*ASSIGNMENT*
Beneath this task are records; tally the lines in them that contain "bypath" and report only the number.

*RAW DATA*
==> design/flow/design.v <==
`timescale 1ns / 1ps
module bypath(
input wire [31:0]   reg_data,
input wire [31:0]   ex_mem_data,
input wire [31:0]   mem_wb_data,
input wire [1:0]    sel,
output wire [31:0]  out
    );
    assign out = OUT(reg_data, ex_mem_data, mem_wb_data, sel);
    function [31:0] OUT;
    input [31:0]    a;
    input [31:0]    b;
    input [31:0]    c;
    input [1:0]     sel;
    begin
        case( sel )
        2'b00: OUT = a;
        2'b10: OUT = b;
        2'b01: OUT = c;
        default: OUT = a;
        endcase
    end
    endfunction
endmodule
==> design/flow/run.sh <==
#!/bin/bash
# OpenROAD 26Q1-2900-gdf79404cd8, Yosys 0.63+post, stock flow scripts
make -C /OpenROAD-flow-scripts/flow DESIGN_CONFIG=/design/flow/config.mk WORK_HOME=/design/flow/orfs finish
==> design/flow/constraint.sdc <==
current_design bypath

set clk_period 5.2
set clk_io_pct 0.2

create_clock -name clk0 -period $clk_period

set non_clock_inputs [all_inputs -no_clocks]
set_input_delay [expr $clk_period * $clk_io_pct] -clock clk0 $non_clock_inputs
set_output_delay [expr $clk_period * $clk_io_pct] -clock clk0 [all_outputs]
==> design/flow/config.mk <==
export PLATFORM = sky130hd
export DESIGN_NAME = bypath
export DESIGN_NICKNAME = bypath
export VERILOG_FILES = /design/flow/design.v
export SDC_FILE = /design/flow/constraint.sdc
export NUM_CORES = 4
export LEC_CHECK = 1
export CORE_AREA = 10 10 89 89
export DIE_AREA = 0 0 99 99
==> results.json <==
{
  "ctsHoldBuffers": 0,
  "antenna_found_initial": 0,
  "grt_util_all_layers": 0.0849,
  "crit_top_cell": "clkdlybuf4s50_1",
  "warning_count": 33,
  "crit_chain": "clkdlybuf4s50_1, inv_1, ha_2, buf_4, nand2_1, o21ai_1, clkdlybuf4s50_1",
  "grt_first_pass_wirelength_mm": 7.04,
  "wire_per_inst_um": 14.8,
  "max_freq_ghz": 0.248,
  "drt_pass1_iterations": 4,
  "fin_hold_ws_ns": 2.99,
  "setup_viol": 0,
  "grt_max_degree": 33,
  "die-area_mm2": 0.00980,
  "syn_avg_cell_area_um2": 5.64,
  "die_h_um": 99,
  "path_buffers": 4,
  "synth_stat.cells": 113,
  "p_leak_nw": 0.715,
  "synthCells": 113,
  "holdPathStages": 4,
  "layout_top_cell": "clkdlybuf4s50_1",
  "p_sw_mw": 0.0522,
  "seq_area_um2": 0,
  "yosysSeqAreaShare": 0,
  "core_mm2": 0.00599,
  "slew_violations": 0,
  "rsz0062_at_grt": "no",
  "yosys_warnings": 1,
  "critical-path-max-stage-delay_ns": 0.48,
  "post_cts.repair.setup_buffers": 0,
  "slew_headroom": 0.563,
  "cp.required_ns": 4.16,
  "internal-power_mw": 0.131,
  "wl_mm": 4.56,
  "ir_drop_mv": 0.0402,
  "drtIter0Drc": 31,
  "yosysUniqueCellTypes": 8,
  "netlist_area_um2": 637,
  "layout-drive-gt1-share": 0.0214,
  "cp_max_fo": 26,
  "layout_top_cells": "clkdlybuf4s50_1, a22oi_1, nand2_1, o21ai_1, buf_4",
  "switching_share": 0.285,
  "cp_top_family": "buffers and inverters",
  "rows": 28,
  "vias_per_cell": 4.07,
  "areaGrowthSynthToFinish_pct": 211,
  "portBuffers": 130,
  "power_frac_comb": 1.000,
  "cts_resized": 0,
  "total_power_mw": 0.183,
  "worstMarginPinSlew_ns": 0.655,
  "io_pins": 130,
  "dp_hpwl_mm": 3.86,
  "layout.cells.non_filler": 309,
  "p_seq_frac": 0,
  "fin_crit_sh": 0.776,
  "drc": 0,
  "dp_cells": 309,
  "critPathArrivalTime_ns": 2.99,
  "finalCriticalPeriod_ns": 4.03,
  "end_kind": "output pin",
  "pwr-share-clk": 0,
  "gp_congestion": 0.744,
  "nClkBuffers": 0,
  "setup_tns_ns": 0,
  "min_path_type": "primary input to output pin",
  "drtAntennaViolNets": 0,
  "overflow": 0,
  "grt_pass1_vias": 1310,
  "status": "complete, no violations",
  "hold_violations": 0,
  "startpoint_type": "primary input",
  "antenna_cells": 0,
  "fp_util": 0.106,
  "num_vias": 1259,
  "path_class": "primary input to output pin",
  "min_to": "out[2]",
  "yosys_area_um2": 637,
  "hold_start": "reg_data[2]",
  "crit_slowest_cell": "clkdlybuf4s50_1",
  "die_w_um": 99,
  "design.seq.count": 0,
  "powerDensity_mw_per_mm2": 92.2,
  "utilization": 0.331,
  "max_cap_viol_count": 0
}
[per-layer routing]
layer | vias to the layer above | part of all wire | global-route usage
met3 | 0 | 0.13 | 0.0359
li1 | 663 | - | -
met4 | 0 | 0 | 0
met1 | 520 | 0.42 | 0.106
met2 | 76 | 0.45 | 0.141
met5 | - | 0 | 0
[cell families after synthesis]
kind of cell / synth area share
compound gates: 0.629
fa+ha+maj: 0.0393
buf+inv: 0.143
simple gates: 0.189
[per-stage QoR]
| step | instance area [um2] | worst slack, ns |
|---|---|---|
| after CTS | 1980 | 1.14 |
| after detailed placement | 1980 | 1.14 |
| after global placement | 1980 | 1.15 |
| final | 1980 | 1.17 |
| after floorplan | 637 | 2.42 |
| after global routing | 1980 | 0.947 |
[power by group through the flow]
stage	logic (mW)	clock network (mW)	registers, mW
final	0.183	0	0
after global routing	0.202	0	0
after CTS	0.186	0	0
[tightest hold or removal path, cell delays in order]
cell and delay, ns:
clkdlybuf4s50_1 0.39, nand2_1 0.06, o21ai_1 0.05, clkdlybuf4s50_1 0.40
[synth_stat cells]
cell type	n	area [um2]
buf_6	3	33.8
a22oi_1	32	240
o21ai_0	2	10.0
ha_1	2	25.0
nand2_1	32	120
buf_2	10	50.1
inv_1	2	7.51
o21ai_1	30	150
[worst max path at each step]
stage / startpoint / endpoint / slack, ns / depth (start not counted)
6_report: sel[0] / out[11] / 1.17 / 7
4_1_cts: sel[0] / out[25] / 1.14 / 7
5_1_grt: sel[1] / out[31] / 0.95 / 5
[area by class of cell]
class	count	area, um2
Multi-Input combinational cell	98	548
Timing Repair Buffer	134	1330
Fill cell	620	4010
Inverter	2	7.51
Tap cell	75	93.8
Power figures rest on the tool's default switching activity, not on a simulated workload.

*EXERCISE RESULT*
4